(Collected data)
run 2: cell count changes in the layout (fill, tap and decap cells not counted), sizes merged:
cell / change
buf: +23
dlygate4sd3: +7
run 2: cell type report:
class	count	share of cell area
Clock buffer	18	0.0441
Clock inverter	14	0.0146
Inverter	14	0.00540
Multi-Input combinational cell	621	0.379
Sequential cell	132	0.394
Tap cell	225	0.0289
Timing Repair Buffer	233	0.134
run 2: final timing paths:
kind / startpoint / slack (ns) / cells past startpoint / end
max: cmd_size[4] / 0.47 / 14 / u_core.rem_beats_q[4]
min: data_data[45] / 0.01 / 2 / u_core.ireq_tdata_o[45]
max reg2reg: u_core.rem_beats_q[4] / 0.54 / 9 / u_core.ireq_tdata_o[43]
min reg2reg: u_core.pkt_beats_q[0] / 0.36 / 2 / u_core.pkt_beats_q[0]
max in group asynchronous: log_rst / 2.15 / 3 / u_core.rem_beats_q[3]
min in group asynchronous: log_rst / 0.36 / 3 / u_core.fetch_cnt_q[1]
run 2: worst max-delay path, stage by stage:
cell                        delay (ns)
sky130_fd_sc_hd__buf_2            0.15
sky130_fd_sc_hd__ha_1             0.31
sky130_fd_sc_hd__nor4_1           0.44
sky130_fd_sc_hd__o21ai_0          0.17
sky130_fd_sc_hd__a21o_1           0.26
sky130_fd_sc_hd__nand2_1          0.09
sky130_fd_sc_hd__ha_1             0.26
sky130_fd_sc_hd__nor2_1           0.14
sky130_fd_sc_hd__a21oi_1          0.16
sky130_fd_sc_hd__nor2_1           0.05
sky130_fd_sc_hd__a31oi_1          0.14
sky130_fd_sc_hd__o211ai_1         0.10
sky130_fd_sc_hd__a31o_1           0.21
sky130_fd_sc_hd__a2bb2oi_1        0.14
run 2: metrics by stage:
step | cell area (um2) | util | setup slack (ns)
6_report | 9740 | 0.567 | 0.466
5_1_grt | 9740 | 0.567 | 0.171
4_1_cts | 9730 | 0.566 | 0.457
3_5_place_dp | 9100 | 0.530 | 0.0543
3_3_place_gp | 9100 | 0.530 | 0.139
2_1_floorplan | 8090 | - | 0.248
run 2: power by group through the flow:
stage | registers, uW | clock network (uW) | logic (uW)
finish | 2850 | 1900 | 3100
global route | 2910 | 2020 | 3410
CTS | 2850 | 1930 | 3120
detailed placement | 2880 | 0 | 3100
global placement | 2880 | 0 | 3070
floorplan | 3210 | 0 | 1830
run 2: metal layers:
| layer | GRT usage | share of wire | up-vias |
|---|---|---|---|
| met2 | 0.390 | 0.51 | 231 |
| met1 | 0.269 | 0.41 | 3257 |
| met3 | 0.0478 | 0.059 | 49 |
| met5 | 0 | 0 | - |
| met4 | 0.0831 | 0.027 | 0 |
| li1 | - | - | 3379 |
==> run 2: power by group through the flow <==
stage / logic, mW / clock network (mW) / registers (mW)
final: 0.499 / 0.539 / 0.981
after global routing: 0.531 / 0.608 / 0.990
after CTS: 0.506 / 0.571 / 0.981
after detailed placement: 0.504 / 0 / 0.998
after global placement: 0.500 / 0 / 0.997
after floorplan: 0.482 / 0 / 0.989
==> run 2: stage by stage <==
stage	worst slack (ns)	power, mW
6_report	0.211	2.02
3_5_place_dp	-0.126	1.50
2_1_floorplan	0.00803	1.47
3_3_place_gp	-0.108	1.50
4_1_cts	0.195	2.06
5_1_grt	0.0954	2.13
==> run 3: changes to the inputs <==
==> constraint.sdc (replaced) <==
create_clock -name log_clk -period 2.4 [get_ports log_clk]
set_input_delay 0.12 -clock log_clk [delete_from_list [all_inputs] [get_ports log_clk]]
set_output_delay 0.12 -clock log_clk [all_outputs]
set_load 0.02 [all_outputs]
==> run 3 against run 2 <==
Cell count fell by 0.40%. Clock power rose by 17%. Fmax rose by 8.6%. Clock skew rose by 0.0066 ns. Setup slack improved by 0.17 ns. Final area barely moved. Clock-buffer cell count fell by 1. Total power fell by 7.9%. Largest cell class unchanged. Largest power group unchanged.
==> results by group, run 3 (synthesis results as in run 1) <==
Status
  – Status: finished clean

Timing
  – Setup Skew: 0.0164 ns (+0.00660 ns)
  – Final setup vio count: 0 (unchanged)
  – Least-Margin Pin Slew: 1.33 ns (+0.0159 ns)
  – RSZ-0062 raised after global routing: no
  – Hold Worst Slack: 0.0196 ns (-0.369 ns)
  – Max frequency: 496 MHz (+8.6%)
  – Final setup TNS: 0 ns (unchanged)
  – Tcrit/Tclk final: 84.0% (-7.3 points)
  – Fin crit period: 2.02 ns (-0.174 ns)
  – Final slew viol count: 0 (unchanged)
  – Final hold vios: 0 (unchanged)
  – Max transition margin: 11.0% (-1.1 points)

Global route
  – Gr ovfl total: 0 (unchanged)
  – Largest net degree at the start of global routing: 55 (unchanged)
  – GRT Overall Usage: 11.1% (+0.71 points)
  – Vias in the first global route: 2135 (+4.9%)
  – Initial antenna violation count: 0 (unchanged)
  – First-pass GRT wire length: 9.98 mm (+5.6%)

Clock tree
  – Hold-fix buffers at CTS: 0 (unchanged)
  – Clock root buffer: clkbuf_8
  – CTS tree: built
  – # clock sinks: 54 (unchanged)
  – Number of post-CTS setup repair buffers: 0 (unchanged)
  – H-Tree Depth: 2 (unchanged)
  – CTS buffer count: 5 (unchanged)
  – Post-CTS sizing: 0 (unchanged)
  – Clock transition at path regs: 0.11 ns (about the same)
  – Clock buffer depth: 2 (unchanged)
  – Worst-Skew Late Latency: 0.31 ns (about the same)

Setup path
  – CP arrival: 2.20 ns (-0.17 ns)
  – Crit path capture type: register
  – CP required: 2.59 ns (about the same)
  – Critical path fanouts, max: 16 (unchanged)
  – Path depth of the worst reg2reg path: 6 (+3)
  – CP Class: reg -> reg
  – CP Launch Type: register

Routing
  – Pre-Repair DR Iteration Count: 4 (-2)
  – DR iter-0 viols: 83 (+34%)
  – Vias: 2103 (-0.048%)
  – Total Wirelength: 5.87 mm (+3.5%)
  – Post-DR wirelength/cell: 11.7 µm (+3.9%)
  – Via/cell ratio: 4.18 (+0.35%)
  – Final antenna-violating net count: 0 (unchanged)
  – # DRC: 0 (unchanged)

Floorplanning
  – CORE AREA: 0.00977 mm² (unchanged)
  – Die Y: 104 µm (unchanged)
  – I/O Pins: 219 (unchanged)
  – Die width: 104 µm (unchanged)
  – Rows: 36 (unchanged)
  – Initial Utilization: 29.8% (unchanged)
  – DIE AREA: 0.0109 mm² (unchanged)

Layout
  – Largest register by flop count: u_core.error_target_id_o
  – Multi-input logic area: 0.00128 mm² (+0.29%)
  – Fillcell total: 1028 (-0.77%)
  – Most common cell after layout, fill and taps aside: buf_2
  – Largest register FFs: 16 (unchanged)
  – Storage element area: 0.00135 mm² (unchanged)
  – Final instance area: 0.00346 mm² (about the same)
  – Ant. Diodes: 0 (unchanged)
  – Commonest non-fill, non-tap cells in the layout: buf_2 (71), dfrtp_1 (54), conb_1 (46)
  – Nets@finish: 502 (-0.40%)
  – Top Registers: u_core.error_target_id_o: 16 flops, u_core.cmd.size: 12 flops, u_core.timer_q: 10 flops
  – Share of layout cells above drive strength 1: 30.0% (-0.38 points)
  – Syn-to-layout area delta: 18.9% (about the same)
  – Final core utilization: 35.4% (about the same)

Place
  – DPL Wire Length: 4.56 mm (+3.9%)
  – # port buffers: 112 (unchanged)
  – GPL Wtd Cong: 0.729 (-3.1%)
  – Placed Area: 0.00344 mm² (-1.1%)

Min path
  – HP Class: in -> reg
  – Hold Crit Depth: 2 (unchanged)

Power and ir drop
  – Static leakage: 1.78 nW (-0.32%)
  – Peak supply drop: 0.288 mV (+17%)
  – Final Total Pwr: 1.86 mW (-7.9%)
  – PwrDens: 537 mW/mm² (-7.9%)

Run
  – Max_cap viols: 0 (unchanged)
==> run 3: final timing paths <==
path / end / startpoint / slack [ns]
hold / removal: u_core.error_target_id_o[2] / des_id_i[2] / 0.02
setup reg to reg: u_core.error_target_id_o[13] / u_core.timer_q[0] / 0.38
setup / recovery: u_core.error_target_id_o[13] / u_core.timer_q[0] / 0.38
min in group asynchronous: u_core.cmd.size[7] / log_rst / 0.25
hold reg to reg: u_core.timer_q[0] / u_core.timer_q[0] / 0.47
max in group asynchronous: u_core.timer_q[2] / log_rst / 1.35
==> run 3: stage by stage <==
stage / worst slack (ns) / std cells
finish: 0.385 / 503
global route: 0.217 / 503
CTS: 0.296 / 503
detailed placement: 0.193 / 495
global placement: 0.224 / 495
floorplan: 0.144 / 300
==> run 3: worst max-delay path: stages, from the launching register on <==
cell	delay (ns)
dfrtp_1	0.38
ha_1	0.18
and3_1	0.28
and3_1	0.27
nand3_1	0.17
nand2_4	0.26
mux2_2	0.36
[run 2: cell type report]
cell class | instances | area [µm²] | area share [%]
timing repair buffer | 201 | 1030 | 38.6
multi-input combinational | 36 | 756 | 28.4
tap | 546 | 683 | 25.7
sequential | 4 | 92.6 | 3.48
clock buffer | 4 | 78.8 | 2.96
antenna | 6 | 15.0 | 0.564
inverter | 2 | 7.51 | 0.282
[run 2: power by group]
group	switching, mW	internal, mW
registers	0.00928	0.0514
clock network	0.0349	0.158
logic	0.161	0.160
`src/hw/cart_bus_pkg.sv`:
```
/*
 * cartridge bus definitions
 * wishbone classic request / response of the cpu side, the download
 * word from the host and the address map constants of the cartridge
 */
package cart_bus_pkg;

	localparam int rom_addr_w  = 23;  // 8 MiB rom byte address
	localparam int cram_addr_w = 17;  // 128 KiB cartridge ram

	// ------------------------------
	// cpu address map
	localparam logic [2:0] region_ram     = 3'd5;  // adr[15:13], 0xA000-0xBFFF
	localparam logic [3:0] ram_enable_key = 4'hA;  // low nibble that opens the ram

	typedef struct packed {
		logic        cyc;
		logic        stb;
		logic        we;
		logic [15:0] adr;
		logic [7:0]  dat_w;
	} cart_wb_req_t;

	typedef struct packed {
		logic       ack;
		logic [7:0] dat_r;
	} cart_wb_rsp_t;

	typedef struct packed {
		logic        valid;
		logic [24:0] addr;  // byte address, even for each word
		logic [15:0] data;  // high byte belongs to the odd address
	} cart_dl_t;

endpackage

```
`src/hw/cart_types_pkg.sv`:
```
/*
 * cartridge type definitions
 * header field locations in the download stream, controller kinds,
 * bank widths and the decoded header / bank state records shared by
 * the mapper stages
 */
package cart_types_pkg;

	// ------------------------------
	// header locations, word addresses of the download stream
	localparam logic [24:0] hdr_addr_cgb  = 25'h142;  // cgb flag in high byte
	localparam logic [24:0] hdr_addr_type = 25'h146;  // cartridge type in high byte
	localparam logic [24:0] hdr_addr_size = 25'h148;  // rom size low, ram size high

	localparam logic [7:0] cgb_flag_compat = 8'h80;  // runs on both models
	localparam logic [7:0] cgb_flag_only   = 8'hC0;  // color only

	localparam int rom_bank_w = 9;  // up to 512 banks of 16k
	localparam int ram_bank_w = 4;  // up to 16 banks of 8k

	// ------------------------------
	typedef enum logic [2:0] {
		MBC_NONE,
		MBC_1,
		MBC_2,
		MBC_3,
		MBC_5
	} mbc_kind_e;

	typedef struct packed {
		mbc_kind_e             kind;
		logic [rom_bank_w-1:0] rom_mask;     // mirrors rom banks past the end
		logic [ram_bank_w-1:0] ram_mask;
		logic                  is_cgb_game;
	} cart_header_t;

	typedef struct packed {
		logic [rom_bank_w-1:0] rom_bank;
		logic [ram_bank_w-1:0] ram_bank;
		logic                  ram_enable;
		logic                  mbc1_mode;    // 0: rom banking, 1: ram banking
		logic                  rtc_select;   // mbc3 clock register in the ram window
	} mbc_bank_state_t;

endpackage

```
`src/hw/cart_header_decode.sv`:
```
/*
 * cartridge header decode
 * picks the cgb flag, type and size bytes out of the rom download and
 * turns them into the controller kind and the rom / ram bank masks
 */
module cart_header_decode
	import cart_types_pkg::*;
	import cart_bus_pkg::*;
(
	input  logic         clk_sys,
	input  logic         reset,
	input  cart_dl_t     dl,
	output cart_header_t header
);

	logic [7:0] cart_type;
	logic [7:0] rom_code;
	logic [7:0] ram_code;
	logic [7:0] cgb_flag;

	// raw header bytes, taken as the words stream past
	always_ff @(posedge clk_sys) begin
		if (reset) begin
			cart_type <= 8'h00;
			rom_code  <= 8'h00;
			ram_code  <= 8'h00;
			cgb_flag  <= 8'h00;
		end else if (dl.valid) begin
			if (dl.addr == hdr_addr_cgb)  cgb_flag  <= dl.data[15:8];  // byte 0x143
			if (dl.addr == hdr_addr_type) cart_type <= dl.data[15:8];  // byte 0x147
			if (dl.addr == hdr_addr_size) begin
				rom_code <= dl.data[7:0];   // byte 0x148
				ram_code <= dl.data[15:8];  // byte 0x149
			end
		end
	end

	// ------------------------------
	always_comb begin
		case (cart_type)
			8'd1, 8'd2, 8'd3:                        header.kind = MBC_1;
			8'd5, 8'd6:                              header.kind = MBC_2;
			8'd15, 8'd16, 8'd17, 8'd18, 8'd19:       header.kind = MBC_3;
			8'd25, 8'd26, 8'd27, 8'd28, 8'd29, 8'd30: header.kind = MBC_5;
			default:                                 header.kind = MBC_NONE;
		endcase

		// code n means 2^(n+1) banks, odd sized carts fall back to 128
		if (rom_code > 8'd8) header.rom_mask = 9'h07F;
		else                 header.rom_mask = 9'h1FF >> (4'd8 - rom_code[3:0]);

		if (ram_code >= 8'd4)      header.ram_mask = 4'b1111;  // 128k, 16 banks
		else if (ram_code == 8'd3) header.ram_mask = 4'b0011;  // 32k, 4 banks
		else                       header.ram_mask = 4'b0000;  // single bank or none

		header.is_cgb_game = (cgb_flag == cgb_flag_compat) || (cgb_flag == cgb_flag_only);
	end

	// kind only moves on the edge after a type word
	a_kind_from_type: assert property (@(posedge clk_sys) disable iff (reset)
		$changed(header.kind) |-> $past(dl.valid && dl.addr == hdr_addr_type));

endmodule

```
`config.mk`:
```
export PLATFORM = sky130hd
export DESIGN_NAME = cart_header_decode
export DESIGN_NICKNAME = d
export VERILOG_FILES = /design/src/hw/cart_bus_pkg.sv /design/src/hw/cart_types_pkg.sv /design/src/hw/cart_header_decode.sv
export SDC_FILE = /design/constraint.sdc
export NUM_CORES = 1
export LEC_CHECK = 0
export BUFFER_PORTS_ARGS = -buffer_cell sky130_fd_sc_hd__buf_2
export CAP_MARGIN = 5
export CORE_MARGIN = 2
export CORE_UTILIZATION = 50
export DETAILED_ROUTE_END_ITERATION = 8
export PLACE_DENSITY = 0.8
export SLEW_MARGIN = 20
export SYNTH_ARGS = -nofsm -noshare
export SYNTH_HDL_FRONTEND = slang
export SYNTH_SLANG_ARGS = --single-unit
```
`constraint.sdc`:
```
create_clock -name clk_sys -period 4.6 [get_ports clk_sys]
set_clock_uncertainty 0.2 [all_clocks]
set_input_delay 0.92 -clock clk_sys [delete_from_list [all_inputs] [get_ports clk_sys]]
set_output_delay 0.92 -clock clk_sys [all_outputs]
set_load 0.03 [all_outputs]
```
* Word level (Yosys, flattened, before mapping)
Memories as Yosys holds them, arrays and structs flattened. A register that Yosys moved wholly into a read port is not among the register bits. Index checks and enable logic that the tools add are counted. W data, S select, Z words.
Cells by class: add/subtract/negate cells 1, reduce and logical (&&, ||, !) cells 5, equality and inequality tests 6, shifts and indexed selects 1, order comparisons 2, muxes and demuxes 6
Operators by type and width (count):
- $eq A25 B9 Y1 const B | 3
- $eq A8 B8 Y1 const B | 2
- $mux W5 | 2
- $mux W9 | 1
- $shr A9 B4 Y9 const A | 1
- $eq A8 B2 Y1 const B | 1
- $ge A8 B3 Y1 const B | 1
- $gt A8 B4 Y1 const B | 1
- $reduce_and A2 Y1 | 3
- $mux W4 | 1
- $sub A4 B4 Y4 const A | 1
- $logic_not A3 Y1 | 1
- $mux W3 | 1
- $mux W2 | 1
- $logic_or A1 B1 Y1 | 1
Storage, ports and cells: flip-flop bits (word level) 32, input port bits 44, logic and storage cells 26, memories kept 1, ROM bits 96
Memory list:
- (no name shown) | depth 32, bits a word 3, read ports 1, clocked after Yosys merged registers in 1, write ports 0, RTL line cart_header_decode.sv:40 | case (cart_type)

* Longest topological paths before layout
depth after elaboration 4, depth in mapped cells 11, depth with buffers taken out 11

* Worst setup path before layout
Ideal clock, no wire load.
path kind input-to-reg, from input dl[30] (netlist bit), to register (tool-made name), path slack 1.106 ns, stages on the path 10, data required time 4.328 ns, data arrival time 3.223 ns, buffers on the path 0, library setup time 0.072 ns, path through nor3_1 > nand4_4 > nor3_4 > mux2i_1 > nor2_1 > ha_1 > nor2b_1 > nand2_1 > or4bb_1 > a2bb2oi_1
RTL lines:
- start: declaration | RTL line cart_header_decode.sv:12 | input cart_dl_t dl,

==> results.json <==
{
  "synth.distinct_cells": 42,
  "ant_nets": 0,
  "antenna_found_initial": 0,
  "post_cts_buffers": 0,
  "synth-seq-area-share_pct": 38.1,
  "drtPass1Iterations": 4,
  "pwr-share-clk_pct": 37.9,
  "synth-edff-count": 0,
  "boundaryPins": 61,
  "ir_drop_mv": 0.193,
  "crit-reg2reg-launch": "cart_type[0]$_SDFFE_PP0N_",
  "syn_area_sq_um": 1780,
  "cap_viol_max_count": 0,
  "setup_slack_ns": 1.06,
  "io_buffer_count": 60,
  "end_kind": "flop",
  "path_max_fanout": 9,
  "max_freq_mhz": 283,
  "setup-tns-final_ns": 0,
  "arrival_ns": 3.61,
  "p_sw_mw": 0.120,
  "wire_per_inst_um": 12.0,
  "p_leak_nw": 0.931,
  "grt_use_total_pct": 19.8,
  "synth_top_area_share_pct": 38.1,
  "combPwrFrac_pct": 7.3,
  "path_class": "primary input to flop",
  "syn-instance-count": 208,
  "seqCellArea_sq_um": 681,
  "root_buffer": "clkbuf_4",
  "synth_nets": 258,
  "die-area_sq_um": 4060,
  "dpl_worst_slack_ns": 0.686,
  "drcViolationCount": 0,
  "gp_congestion": 0.837,
  "rsz0062_at_grt": "no",
  "hp-class": "flop to flop",
  "viasPerCell": 5.23,
  "worstMarginPinSlew_ns": 0.806,
  "cts_made_buffers": 5,
  "power_frac_seq_pct": 54.9,
  "cp_top_family": "simple AND/OR/NAND/NOR gates",
  "fp.dieW_um": 63.7,
  "fp.dieH_um": 63.7,
  "synth_top_area_cell": "dfxtp_1",
  "initial_core_util_pct": 52.6,
  "relSlewSlack_pct": 45.8,
  "grt_pass1_vias": 1495,
  "p_int_mw": 0.416,
  "setup_viol": 0,
  "n_antenna_cell": 0,
  "yosys_warnings": 0,
  "grt_remaining_overflow": 0,
  "syn_area_per_cell_sq_um": 8.58,
  "crit_path_cell_trace": "buf_2 -> nor4_4 -> nand4_4 -> nor3_4 -> mux2i_1 -> nor2_1 -> ha_1 -> nor2b_1 -> nand2_1 -> or4bb_1 -> a2bb2oi_1",
  "hpwl_mm": 2.87,
  "cts_tree": "yes",
  "maxSlewViolCount": 0,
  "ys_ff_latch": 34,
  "post_cts_resized": 0,
  "rows": 21,
  "pwr_density_cell_nw_per_um2": 248,
  "synthFlopType": "dfxtp_1",
  "crit_path_top_delay_cell": "nor3_4",
  "crit_buf_inv": 1,
  "drt-initial-drc-count": 31,
  "hold_start": "ram_code[5]$_SDFFE_PP0P_",
  "cp_slowest_stage_delay_ns": 0.51,
  "design_area_sq_um": 2170,
  "r2r_slack_ns": 2.62,
  "drive_gt1_share_pct": 28.9,
  "place_area_sq_um": 2090,
  "synth.top_cells.by_area": "dfxtp_1 (38%), mux2i_1 (9.0%), nand2_1 (8.6%), a21oi_1 (5.3%), nor2_1 (4.8%)",
  "start_kind": "primary input",
  "crit_start": "dl[37]",
  "n_fill_cell": 283,
  "finalCritPeriodShare_pct": 76.9,
  "grt_pass1_wl_mm": 6.41,
  "vias": 1633,
  "grt_max_degree": 40,
  "syn2layout_area_growth_pct": 21.4,
  "hold_viol_final": 0,
  "status": "finished, final reports clean",
  "nNetsFinal": 315,
  "clkSlewWorstSetupHoldPaths_ns": 0.10,
  "core_area_sq_um": 3390,
  "worst-path-stages": 11,
  "clock_latency_ns": 0.34,
  "clk_path_buf_depth": 2,
  "cts_max_level": 2,
  "post-route-min-period_ns": 3.54,
  "hold_buffers": 0,
  "holdPathStages": 2,
  "wirelength_mm": 3.76,
  "cts_sinks": 34,
  "swShare_pct": 22.4,
  "worstPathRequired_ns": 4.67,
  "ff2ff_path_depth": 7,
  "ys_async_sr_fraction_pct": 0,
  "multi_input_area_sq_um": 1020
}
-- power by group through the flow --
| stage | Clock [mW] | Sequential (mW) | Combinational [mW] |
|---|---|---|---|
| global placement | 0 | 0.301 | 0.0386 |
| finish | 0.203 | 0.294 | 0.0390 |
| global route | 0.218 | 0.294 | 0.0426 |
| CTS | 0.207 | 0.294 | 0.0392 |
| detailed placement | 0 | 0.301 | 0.0391 |
| floorplan | 0 | 0.301 | 0.0129 |
-- synthesized netlist by cell type, drive strengths merged, types with 2 or more instances --
cell type and count:
nor2 23, buf 6, o21ai 5, nor4b 2
a21oi 19, inv 7, nand2b 2, nor3 6
mux2i 16, and2 5, clkbuf 4, nand4 2
or4 2, nand2 41, ha 6, nor2b 2
nor4 8, or2 3, dfxtp 34
-- area by class of cell --
type / instances / share of cell area, %
Timing Repair Buffer: 60 / 13.9
Sequential cell: 34 / 31.4
Clock buffer: 8 / 3.64
Tap cell: 46 / 2.66
Multi-Input combinational cell: 157 / 47.2
Inverter: 7 / 1.21
-- cell usage in the layout, fill, tap and decap left out, types with 6 or more instances in the layout --
cell type  count
nor2_1        23
nand2_1       41
buf_2         60
a21oi_1       19
mux2i_1       16
dfxtp_1       34
inv_1          7
ha_1           6
-- stage by stage --
stage          hold slack, ns  std cells  power (mW)  util [%]
2_1_floorplan           0.232        208       0.314         -
3_3_place_gp            0.240        304       0.340      61.6
3_5_place_dp            0.246        304       0.340      61.6
4_1_cts                 0.261        312       0.541      63.9
5_1_grt                 0.277        312       0.555      63.9
6_report                0.264        312       0.536      63.9
-- worst register-to-register path: stages, from the launching register on --
cell and delay, ns:
dfxtp_1 0.31, mux2i_1 0.20, nor2_1 0.08, ha_1 0.25, nor2b_1 0.14, nand2_1 0.11
or4bb_1 0.47, a2bb2oi_1 0.15
-- registers in the layout, indices dropped and copies added, names as in the netlist, named ones only --
| register | flops |
|---|---|
| cart_type | 8 |
| ram_code | 8 |
| rom_code | 8 |
| cgb_flag | 7 |
-- metal layers --
| metal | track usage, % | routed length [um] | vias up |
|---|---|---|---|
| li1 | - | - | 826 |
| met1 | 24.0 | 1640 | 756 |
| met2 | 33.6 | 1830 | 45 |
| met3 | 5.46 | 237 | 6 |
| met4 | 7.34 | 54 | 0 |
| met5 | 0 | 0 | - |
-- worst min-delay path by stage --
stage	endpoint
final	ram_code[5]$_SDFFE_PP0P_
after global placement	rom_code[7]$_SDFFE_PP0P_
after floorplan	ram_code[6]$_SDFFE_PP0P_
after global routing	ram_code[0]$_SDFFE_PP0P_
after CTS	ram_code[3]$_SDFFE_PP0P_
after detailed placement	ram_code[5]$_SDFFE_PP0P_
-- cell families (layout without fill, tap and decap cells) --
group	after synthesis	in the layout	synth area share (%)
flops	34	34	38.1
compound gates	31	31	10.0
mux	16	16	8.98
xor+xnor	2	2	0.982
buf+inv	17	75	4.56
simple gates	102	102	33.1
fa+ha+maj	6	6	4.21
Note: power is estimated with default switching activity, not from simulation.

## TASK
Return, word for word, every line from the top of the entries down to the line that holds "kind / startpoint", both included.

## SOLUTION FOR THIS EXERCISE
run 2: cell count changes in the layout (fill, tap and decap cells not counted), sizes merged:
cell / change
buf: +23
dlygate4sd3: +7
run 2: cell type report:
class	count	share of cell area
Clock buffer	18	0.0441
Clock inverter	14	0.0146
Inverter	14	0.00540
Multi-Input combinational cell	621	0.379
Sequential cell	132	0.394
Tap cell	225	0.0289
Timing Repair Buffer	233	0.134
run 2: final timing paths:
kind / startpoint / slack (ns) / cells past startpoint / end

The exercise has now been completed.